The Ruff family sent a saliva sample to 23andMe and Ancestry.com, companies that analyze DNA and provide tools to help people trace their family histories online. The family figured that the girl would one day want to know about her mother.
“We were just wanting to at least have the ability to give her the answers,” said Miles Darby, Blake’s brother-in-law.
Fitzpatrick found a number of people whose DNA matched up with Lori’s, but most of them were distant cousins. They wouldn’t be any help in identifying Lori.
Just one person came up as a first cousin: a man named Michael Cassidy. There were no other details, just a name, and there are probably thousands of people by that name in the United States. Which was the right one? Contacting him via the genealogy sites drew no response. It’s unclear if he even saw the messages.

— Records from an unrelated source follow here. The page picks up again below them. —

Source: an optimization exercise on an open RTL-to-GDS flow (aim: small area, a short achievable clock period and few clock cycles per item). Production flows keep margins and buffers that such runs may drop.
At most, simulation tests tie the RTL to the original design; equivalence was not proved.

## 12-20
==> flow/design.v <==
package hedc_pkg;
	localparam int CFG_IDX_W = 3;
	localparam logic [CFG_IDX_W-1:0] CFG_START_BYTE   = 3'd0;
	localparam logic [CFG_IDX_W-1:0] CFG_ENV_VERSION  = 3'd1;
	localparam logic [CFG_IDX_W-1:0] CFG_FRAME_MARKER = 3'd2;
	localparam logic [CFG_IDX_W-1:0] CFG_FRAME_VER    = 3'd3;
	localparam logic [CFG_IDX_W-1:0] CFG_FRAME_KIND   = 3'd4;
	localparam logic [7:0] START_BYTE_RST   = 8'hA5;
	localparam logic [7:0] ENV_VERSION_RST  = 8'h01;
	localparam logic [7:0] FRAME_MARKER_RST = 8'hD7;
	localparam logic [7:0] FRAME_VER_RST    = 8'h02;
	localparam logic [7:0] FRAME_KIND_RST   = 8'h01;
	localparam int ENV_VER_POS  = 1;
	localparam int EMIT_FIRST   = 2;
	localparam int INNER_OFFSET = 4;
	localparam logic [15:0] CRC_INIT = 16'hFFFF;
	localparam logic [15:0] CRC_POLY = 16'h1021;
	localparam logic [15:0] CRC_MSB  = 16'h8000;
	typedef enum logic [7:0] {
		ST_IDLE    = 8'b0000_0001,
		ST_CHECK   = 8'b0000_0010,
		ST_FLUSH   = 8'b0000_0100,
		ST_DECIDE  = 8'b0000_1000,
		ST_SCAN    = 8'b0001_0000,
		ST_COPY    = 8'b0010_0000,
		ST_EMIT_RD = 8'b0100_0000,
		ST_EMIT_WR = 8'b1000_0000
	} hedc_state_t;
	typedef struct packed {
		logic       clr;
		logic       vld;
		logic [7:0] data;
		logic       env_ver;
		logic       marker;
		logic       fver;
		logic       kind;
		logic       crc_en;
		logic       got_hi;
		logic       got_lo;
	} hedc_chk_t;
	function automatic logic [15:0] crc16_byte(input logic [15:0] crc, input logic [7:0] data);
		logic [15:0] c;
		c = crc ^ {data, 8'h00};
		for (int b = 0; b < 8; b++) begin
			if ((c & CRC_MSB) != 16'h0000) begin
				c = (c << 1) ^ CRC_POLY;
			end else begin
				c = c << 1;
			end
		end
		crc16_byte = c;
	endfunction
endpackage
module hedc_ram #(
	parameter int WIDTH = 8,
	parameter int DEPTH = 40
) (
	input  logic                     clk,
	input  logic                     we,
	input  logic [$clog2(DEPTH)-1:0] waddr,
	input  logic [WIDTH-1:0]         wdata,
	input  logic                     re,
	input  logic [$clog2(DEPTH)-1:0] raddr,
	output logic [WIDTH-1:0]         rdata
);
	logic [WIDTH-1:0] mem_q [DEPTH];
	logic [WIDTH-1:0] rdata_q;
	always_ff @(posedge clk) begin
		if (we) begin
			mem_q[waddr] <= wdata;
		end
		if (re) begin
			rdata_q <= mem_q[raddr];
		end
	end
	assign rdata = rdata_q;
endmodule
module hedc_check (
	input  logic                clk,
	input  logic                arst_n,
	input  logic [7:0]          env_version,
	input  logic [7:0]          frame_marker,
	input  logic [7:0]          frame_version,
	input  logic [7:0]          frame_kind,
	input  hedc_pkg::hedc_chk_t beat,
	output logic                pass
);
	logic        ok_q;
	logic [15:0] crc_q;
	logic [15:0] got_q;
	logic        bad;
	assign bad = (beat.env_ver && (beat.data != env_version)) ||
		(beat.marker && (beat.data != frame_marker)) ||
		(beat.fver && (beat.data != frame_version)) ||
		(beat.kind && (beat.data != frame_kind));
	always_ff @(posedge clk or negedge arst_n) begin
		if (!arst_n) begin
			ok_q <= 1'b0;
		end else if (beat.clr) begin
			ok_q <= 1'b1;
		end else if (beat.vld && bad) begin
			ok_q <= 1'b0;
		end
	end
	always_ff @(posedge clk) begin
		if (beat.clr) begin
			crc_q <= hedc_pkg::CRC_INIT;
		end else if (beat.vld) begin
			if (beat.crc_en) begin
				crc_q <= hedc_pkg::crc16_byte(crc_q, beat.data);
			end
			if (beat.got_hi) begin
				got_q[15:8] <= beat.data;
			end
			if (beat.got_lo) begin
				got_q[7:0] <= beat.data;
			end
		end
	end
	assign pass = ok_q && (got_q == crc_q);
endmodule
module host_envelope_deframer_crc16_core #(
	parameter int ENVELOPE_BYTES    = 40,
	parameter int INNER_FRAME_BYTES = 36
) (
	input  logic                           clk,
	input  logic                           arst_n,
	input  logic                           cfg_we,
	input  logic [hedc_pkg::CFG_IDX_W-1:0] cfg_idx,
	input  logic [7:0]                     cfg_data,
	input  logic                           rx_valid,
	output logic                           rx_stall,
	input  logic [7:0]                     rx_byte,
	output logic                           out_valid,
	input  logic                           out_stall,
	output logic [7:0]                     out_byte,
	output logic                           out_last
);
	localparam int         NS   = 38;         
	localparam logic [5:0] DMAX = 6'(NS - 1);
	function automatic logic [5:0] dstep(input logic [5:0] d);
		dstep = (d == 6'd0) ? DMAX : d - 6'd1;
	endfunction
	logic [7:0] start_q, env_ver_q, marker_q, fver_q, kind_q;
	logic       in_v, sk_v;
	logic [7:0] in_b, sk_b;
	logic       in_st, sk_st;
	logic       stall_q;     
	logic [7:0] drum [NS];
	logic [7:0] tap;         
	logic       tap_st;      
	logic [5:0] dr, dw, df;  
	logic       dr0, dw0, df0;
	logic [5:0] nf;          
	logic       nz;          
	logic       anchored;    
	logic [5:0]  pos;
	logic        e0, g2, d38, l39;
	logic        ok;
	logic [15:0] crc;
	logic [7:0]  cmp_q;      
	logic        ff;         
	logic        fp1;        
	logic        repro;      
	logic        rphase;     
	logic        rdre;       
	logic        rdre_d;     
	logic        out_valid_q;
	logic [7:0]  out_byte_q;
	logic        out_last_q;
	logic        o1_v;
	logic [7:0]  o1_b;
	logic        o1_l;
	logic ld, rd_out, rep_end, rep_active, store_ok, consume, wr;
	logic cstm, eqv, eq_in, eq_tap, gd, in_free, incoming, cmp_rx;
	logic ev_s, ev_v, ev_v1, ev_v0, ev_m, ev_sv, ev_er, vgood, set_df0, set_dfm;
	logic [7:0]  cb;
	logic [15:0] crc_step;
	assign tap        = drum[NS-1];
	assign ld         = !out_valid_q || !out_stall;
	assign rd_out     = nz && dr0 && !o1_v;
	assign rep_end    = repro && rphase && dw0;
	assign rep_active = repro && !rep_end;
	assign store_ok   = anchored ? (dw0 && !(nz && dr0 && o1_v)) : (!nz || rd_out);
	assign consume    = in_v && !rep_active && (!g2 || store_ok);
	assign wr         = consume && g2;
	assign cb     = rdre_d ? tap : in_b;
	assign cstm   = rdre_d ? tap_st : in_st;
	assign eq_in  = (in_b == cmp_q);
	assign eq_tap = (tap == cmp_q);
	assign eqv    = rdre_d ? eq_tap : eq_in;
	assign gd     = ok && eq_in;
	assign ev_s  = e0 && consume && in_st;
	assign ev_v  = l39 && consume;
	assign ev_v1 = ev_v && !gd && (ff || in_st);
	assign ev_v0 = ev_v && !ev_v1;
	assign ev_m  = !e0 && !l39 && (rdre || consume);
	assign ev_sv = ev_s || ev_v;
	assign ev_er = ev_v && !gd && ff;
	assign vgood = ev_v && gd;
	assign set_df0 = ev_m && cstm && !ff && (rdre || wr);
	assign set_dfm = wr && fp1;
	assign crc_step = hedc_pkg::crc16_byte(crc, cb);
	assign in_free  = !in_v || consume;
	assign incoming = rx_valid && !stall_q;
	assign rx_stall = stall_q;
	assign cmp_rx   = (rx_byte == start_q);
	always_ff @(posedge clk) begin
		drum[0] <= wr ? in_b : tap;
		for (int k = 1; k < NS; k++) begin
			drum[k] <= drum[k-1];
		end
		tap_st <= (drum[NS-2] == start_q);
	end
	logic repro_n, rphase_n, dw0_n, df0_n;
	assign repro_n  = ev_er || (repro && !rep_end);
	assign rphase_n = !ev_er && (rphase || rdre);
	assign dw0_n    = wr || (dw == 6'd1);
	assign df0_n    = set_df0 || (!set_dfm && (df == 6'd1));
	always_ff @(posedge clk) begin
		if (!sk_v) begin
			sk_b  <= rx_byte;
			sk_st <= cmp_rx;
		end
		if (in_free) begin
			in_b  <= sk_v ? sk_b : rx_byte;
			in_st <= sk_v ? sk_st : cmp_rx;
		end
		if (ld) begin
			out_byte_q <= o1_v ? o1_b : tap;
			out_last_q <= o1_v ? o1_l : (nf == 6'd1);
		end
		if (!o1_v) begin
			o1_b <= tap;
			o1_l <= (nf == 6'd1);
		end
		dr     <= (rd_out || (wr && !nz)) ? 6'd0 : dstep(dr);
		dr0    <= rd_out || (wr && !nz) || (dr == 6'd1);
		dw     <= wr ? 6'd0 : dstep(dw);
		dw0    <= dw0_n;
		df     <= set_df0 ? 6'd0 : set_dfm ? DMAX : dstep(df);
		df0    <= df0_n;
		rphase <= rphase_n;
		stall_q <= !in_free && (sk_v || incoming);
		rdre_d <= repro_n && !(rphase_n && dw0_n) && (rphase_n || df0_n);
		if (ev_s || ev_v1) begin
			pos <= 6'd1;
		end else if (ev_v0) begin
			pos <= 6'd0;
		end else if (ev_m) begin
			pos <= pos + 6'd1;
		end
		if (ev_sv) begin
			d38 <= 1'b0;
		end else if (ev_m) begin
			d38 <= (pos == 6'd37);
		end
		if (ev_m) begin
			if (pos[5:2] == 4'd0) begin
				crc <= hedc_pkg::CRC_INIT;
			end else if (pos < 6'd38) begin
				crc <= crc_step;
			end
			if (pos == 6'd1) begin
				ok <= eqv;
			end else if ((pos == 6'd4) || (pos == 6'd5) || (pos == 6'd6) || d38) begin
				ok <= ok && eqv;
			end
		end
		if (ev_sv) begin
			cmp_q <= env_ver_q;
		end else if (ev_m) begin
			case (pos)
				6'd3:    cmp_q <= marker_q;
				6'd4:    cmp_q <= fver_q;
				6'd5:    cmp_q <= kind_q;
				6'd37:   cmp_q <= crc_step[15:8];
				6'd38:   cmp_q <= crc[7:0];
				default: begin
				end
			endcase
		end
		if (set_dfm) begin
			fp1 <= 1'b0;
		end
		if (ev_sv) begin
			ff  <= 1'b0;
			fp1 <= 1'b0;
		end else if (ev_m && cstm && !ff) begin
			ff <= 1'b1;
			if (!(rdre || wr)) begin
				fp1 <= 1'b1;
			end
		end
	end
	always_ff @(posedge clk or negedge arst_n) begin
		if (!arst_n) begin
			start_q     <= hedc_pkg::START_BYTE_RST;
			env_ver_q   <= hedc_pkg::ENV_VERSION_RST;
			marker_q    <= hedc_pkg::FRAME_MARKER_RST;
			fver_q      <= hedc_pkg::FRAME_VER_RST;
			kind_q      <= hedc_pkg::FRAME_KIND_RST;
			in_v        <= 1'b0;
			sk_v        <= 1'b0;
			nf          <= '0;
			nz          <= 1'b0;
			anchored    <= 1'b0;
			e0          <= 1'b1;
			g2          <= 1'b0;
			l39         <= 1'b0;
			repro       <= 1'b0;
			rdre        <= 1'b0;
			out_valid_q <= 1'b0;
			o1_v        <= 1'b0;
		end else begin
			if (cfg_we) begin
				case (cfg_idx)
					hedc_pkg::CFG_START_BYTE:   start_q   <= cfg_data;
					hedc_pkg::CFG_ENV_VERSION:  env_ver_q <= cfg_data;
					hedc_pkg::CFG_FRAME_MARKER: marker_q  <= cfg_data;
					hedc_pkg::CFG_FRAME_VER:    fver_q    <= cfg_data;
					hedc_pkg::CFG_FRAME_KIND:   kind_q    <= cfg_data;
					default: begin
					end
				endcase
			end
			if (in_free) begin
				in_v <= sk_v || incoming;
				sk_v <= 1'b0;
			end else if (incoming) begin
				sk_v <= 1'b1;
			end
			if (ld) begin
				out_valid_q <= o1_v || rd_out;
				o1_v        <= 1'b0;
			end else if (rd_out) begin
				o1_v        <= 1'b1;
			end
			if (vgood) begin
				nf <= 6'(NS);
				nz <= 1'b1;
			end else if (rd_out) begin
				nf <= nf - 6'd1;
				nz <= (nf != 6'd1);
			end
			repro <= repro_n;
			rdre  <= repro_n && !(rphase_n && dw0_n) && (rphase_n || df0_n);
			if (ev_s) begin
				e0 <= 1'b0;
			end else if (ev_v0) begin
				e0 <= 1'b1;
			end
			if (ev_v) begin
				g2  <= 1'b0;
				l39 <= 1'b0;
			end else if (ev_m) begin
				g2  <= 1'b1;
				l39 <= d38;
			end
			if (wr) begin
				anchored <= 1'b1;
			end
			if (ev_v) begin
				anchored <= ev_er;
			end
		end
	end
	assign out_valid = out_valid_q;
	assign out_byte  = out_byte_q;
	assign out_last  = out_last_q;
endmodule
Settings: LEC_CHECK=0, ABC_CLOCK_PERIOD_IN_PS=2000, CAP_MARGIN=20, CORE_MARGIN=2, CORE_UTILIZATION=40, CTS_CLUSTER_DIAMETER=80, CTS_CLUSTER_SIZE=28, PLACE_DENSITY=0.6, SETUP_SLACK_MARGIN=3.0, SLEW_MARGIN=20; clock period 5.0 ns.
run.sh (not shown) runs the stock make flow with config.mk's settings and CLKGATE_MAP_FILE= SYNTH_SCRIPT=/design/flow/synth_recipe.tcl, a recipe that flattens the netlist after the stock synthesis.
Testbench counts of 12-20, summed over its fixed seeds: cycles 19,434, beats 12,008.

The Ruffs, along with Fitzpatrick and Velling, had reached a dead end.
And so they waited. Fitzpatrick periodically checked back in with the sites, working other angles as they popped up. All told, she figures she spent hundreds of hours on this. There were some clues pointing to the Pennsylvania area.
But for years, there was no real breakthrough. Then, finally, the name of a third cousin came up. That was too distant of a relative to provide answers to Lori’s identity.
But she could provide some clues through her family tree.
Fitzpatrick created a family tree based on the third cousin’s ancestry, tracing her family’s roots to an Irish great-great-grandfather who was born in 1848. Then — and this is the key — she traced that family tree all the way down another branch and came to a familiar name: Michael Cassidy.
“Suddenly, I had Lori’s extended family in front of me,” Fitzpatrick realized.
With the family tree built, Fitzpatrick was able to zero in on the right Michael Cassidy, who lived in the Philadelphia area.
Between Facebook, online obituaries, public records and people-finder tools used by private investigators, she put together a picture of the Cassidy family. She gleaned from the family tree that Lori’s mother almost certainly was one of Michael’s aunts. But which one? And what was Lori’s real name? There was no way to know.
She called Velling. He was convinced she was right.